Legendary Hoops Coach Brenda Frese Says Parents Are Killing The Joy and Overall Purpose Of Youth Sports Experience

Many of us played sports growing up, and we each had our own unique experience.

Youth Sports Have Changed For Worse

We were taught to be competitive and work in unison at the same time, respectful to our opponents while still displaying good sportsmanship, and to always “have fun.”

According to Maryland women’s basketball head coach Brenda Frese, parents are beginning to rewrite the unspoken rules around youth sports, thanks in part to their overly competitive and eagerly misplaced passion at their children’s sports outings. 

“I watch things being driven by adults,” Frese told USA Today in an interview published Dec. 10. “I would sit at soccer games and cringe when we’re, as adults, ripping officials. My son now referees for soccer and has had parents go after him and others in the parking lot.”

Brenda Frese Is Legendary Women’s Hoops Coach

Frese, who has had a very successful tenure as Maryland’s head coach, can understand what it’s like to be passionate about sports. It’s a part of her job.

But even someone like Frese, who has over 600 career wins at the Division I level, knows that winning isn’t everything, and she detailed as much when she spoke about her sons playing basketball, and how competitive it was at such a young age. 

“People get all consumed by the ego and just winning at a young age,” she told a USA Today reporter. “I remember my kids started basketball, and they’re being put in a zone defense to win a game. And I’m like, ‘What are we doing?’ We should be teaching these kids man before you teach them zone because they need to learn the game.

“We’re not trying to win a game for 12-and-under basketball.”

Learning the game is what is most important, especially when you want to take it seriously down the line.
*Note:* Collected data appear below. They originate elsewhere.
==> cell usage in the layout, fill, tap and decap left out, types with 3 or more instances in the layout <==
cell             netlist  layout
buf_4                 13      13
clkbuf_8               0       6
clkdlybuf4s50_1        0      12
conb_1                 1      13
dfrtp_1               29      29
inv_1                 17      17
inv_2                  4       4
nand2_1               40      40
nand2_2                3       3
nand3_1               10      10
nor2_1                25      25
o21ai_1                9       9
<file path="src/rtl/uart_delay_cmd_packer.sv">
// uart_delay_cmd_packer: queues delay-RAM write requests and packs each one
// into a 64-bit UART_RX_DATA frame, handing frames to UART_TX_DATA one per
// transfer with an acknowledge timeout and an enforced inter-frame gap.
module uart_delay_cmd_packer #(
  parameter int FIFO_DEPTH  = 4,
  parameter int GAP_CYCLES  = 20,
  parameter int ACK_TIMEOUT = 15
) (
  input  logic        I_clk_10M,
  input  logic        I_rst,
  input  logic        I_wr_vld,
  output logic        O_wr_rdy,
  input  logic [4:0]  I_awg_id,
  input  logic [1:0]  I_port,
  input  logic [10:0] I_addr,
  input  logic [23:0] I_delay,
  output logic [63:0] O_UART_DATA,
  output logic        O_UART_DATA_VLD,
  input  logic        I_tx_ready,
  output logic        O_busy,
  output logic [15:0] O_frame_cnt,
  output logic        O_tx_err
);

  localparam int            PW       = $clog2(FIFO_DEPTH);
  localparam int            CW       = PW + 1;
  localparam logic [CW-1:0] FULL_CNT = CW'(FIFO_DEPTH);
  localparam logic [15:0]   ACK_LAST = 16'(ACK_TIMEOUT - 1);
  localparam logic [15:0]   GAP_LAST = 16'(GAP_CYCLES - 1);
  localparam logic [7:0]    SYNC     = 8'hA5;

  typedef enum logic [2:0] {
    S_IDLE      = 3'd0,
    S_LOAD      = 3'd1,
    S_SEND      = 3'd2,
    S_WAIT_LOW  = 3'd3,
    S_WAIT_HIGH = 3'd4,
    S_GAP       = 3'd5
  } state_t;

  // XOR of every frame byte except the checksum byte itself.
  function automatic logic [7:0] f_checksum(input logic [63:0] frame);
    f_checksum = frame[63:56] ^ frame[55:48] ^ frame[47:40] ^ frame[39:32]
               ^ frame[23:16] ^ frame[15:8]  ^ frame[7:0];
  endfunction

  // Queue entry {awg_id, port, addr, delay} -> wire frame.
  function automatic logic [63:0] f_pack(input logic [41:0] entry);
    logic [63:0] frame;
    frame = {SYNC, entry[41:37], entry[36:35], 6'd0, entry[34:24], 8'd0, entry[23:0]};
    frame[31:24] = f_checksum(frame);
    f_pack = frame;
  endfunction

  state_t        r_state;
  state_t        w_state_nxt;
  logic [41:0]   r_mem [FIFO_DEPTH];
  logic [PW-1:0] r_wr_ptr;
  logic [PW-1:0] r_rd_ptr;
  logic [CW-1:0] r_count;
  logic [CW-1:0] w_count_nxt;
  logic [15:0]   r_cnt;
  logic          r_wr_rdy;
  logic [63:0]   r_data;
  logic          r_vld;
  logic          r_busy;
  logic [15:0]   r_frame_cnt;
  logic          r_tx_err;
  logic          w_push;
  logic          w_pop;
  logic          w_fire;
  logic          w_timeout;

  // O_wr_rdy is the registered "not full", so a pop in the same cycle never lets a full queue accept.
  assign w_push      = I_wr_vld & r_wr_rdy;
  assign w_count_nxt = r_count + CW'(w_push) - CW'(w_pop);

  assign O_wr_rdy        = r_wr_rdy;
  assign O_UART_DATA     = r_data;
  assign O_UART_DATA_VLD = r_vld;
  assign O_busy          = r_busy;
  assign O_frame_cnt     = r_frame_cnt;
  assign O_tx_err        = r_tx_err;

  // Next-state and per-cycle strobes. LOAD already samples I_tx_ready so the
  // registered VLD can rise on the same edge that loads the frame; SEND is the
  // holding state while UART_TX_DATA is not ready.
  always_comb begin
    w_state_nxt = r_state;
    w_pop       = 1'b0;
    w_fire      = 1'b0;
    w_timeout   = 1'b0;
    case (r_state)
      S_IDLE: begin
        if (r_count != {CW{1'b0}}) begin
          w_state_nxt = S_LOAD;
        end else begin
          w_state_nxt = S_IDLE;
        end
      end
      S_LOAD: begin
        w_pop = (r_count != {CW{1'b0}});
        if (I_tx_ready) begin
          w_fire      = 1'b1;
          w_state_nxt = S_WAIT_LOW;
        end else begin
          w_state_nxt = S_SEND;
        end
      end
      S_SEND: begin
        if (I_tx_ready) begin
          w_fire      = 1'b1;
          w_state_nxt = S_WAIT_LOW;
        end else begin
          w_state_nxt = S_SEND;
        end
      end
      S_WAIT_LOW: begin
        if (!I_tx_ready) begin
          w_state_nxt = S_WAIT_HIGH;
        end else if (r_cnt == ACK_LAST) begin
          w_timeout   = 1'b1;
          w_state_nxt = S_GAP;
        end else begin
          w_state_nxt = S_WAIT_LOW;
        end
      end
      S_WAIT_HIGH: begin
        if (I_tx_ready) begin
          w_state_nxt = S_GAP;
        end else begin
          w_state_nxt = S_WAIT_HIGH;
        end
      end
      S_GAP: begin
        if (r_cnt == GAP_LAST) begin
          w_state_nxt = S_IDLE;
        end else begin
          w_state_nxt = S_GAP;
        end
      end
      default: begin
        w_state_nxt = S_IDLE;
      end
    endcase
  end

  // Queue storage; contents need no reset because the pointers are flushed.
  always_ff @(posedge I_clk_10M) begin
    if (w_push) begin
      r_mem[r_wr_ptr] <= {I_awg_id, I_port, I_addr, I_delay};
    end
  end

  // State register, queue pointers, dwell counter and all registered outputs.
  always_ff @(posedge I_clk_10M) begin
    if (I_rst) begin
      r_state     <= S_IDLE;
      r_wr_ptr    <= {PW{1'b0}};
      r_rd_ptr    <= {PW{1'b0}};
      r_count     <= {CW{1'b0}};
      r_cnt       <= 16'd0;
      r_wr_rdy    <= 1'b0;
      r_data      <= 64'd0;
      r_vld       <= 1'b0;
      r_busy      <= 1'b0;
      r_frame_cnt <= 16'd0;
      r_tx_err    <= 1'b0;
    end else begin
      r_state <= w_state_nxt;
      if (w_push) begin
        r_wr_ptr <= r_wr_ptr + PW'(1);
      end
      if (w_pop) begin
        r_rd_ptr <= r_rd_ptr + PW'(1);
        r_data   <= f_pack(r_mem[r_rd_ptr]);
      end
      r_count <= w_count_nxt;
      // Dwell counter restarts on every state change; only WAIT_LOW and GAP look at it.
      if (w_state_nxt != r_state) begin
        r_cnt <= 16'd0;
      end else begin
        r_cnt <= r_cnt + 16'd1;
      end
      r_wr_rdy    <= (w_count_nxt != FULL_CNT);
      r_vld       <= w_fire;
      r_busy      <= (w_state_nxt != S_IDLE) || (w_count_nxt != {CW{1'b0}});
      r_frame_cnt <= r_frame_cnt + {15'd0, w_fire};
      r_tx_err    <= r_tx_err | w_timeout;
    end
  end

endmodule

</file>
Frese is stating that you need to learn all aspects of the game in an environment that won’t rip your head off when you lose, or make a mistake, so when the pressure is up you can have all of the knowledge to respond and be successful.

“What are we doing to youth sports?” Frese asked. “It’s not that serious. We’re taking the joy away. I watched one soccer game where a dad completely obliterated his kid who was the soccer goalie ’cause he kept getting scored on.

“Just watching some of the temper tantrums by adults makes you sad for the kids and their only time to go through a journey with sports. And to see that joy stolen from ’em makes me really upset when I sit and watch it because it shouldn’t be that way.”

Placing these types of expectations on the youth as they are trying to learn sports, or learning to love the sport they are participating in, can lead to them developing a hatred of the sport because of the divide it can bring between them and their family. 

While Frese can coach with that fire inside of her, she knows that you have to allow children to love the game first before you can expect them to be passionate about it.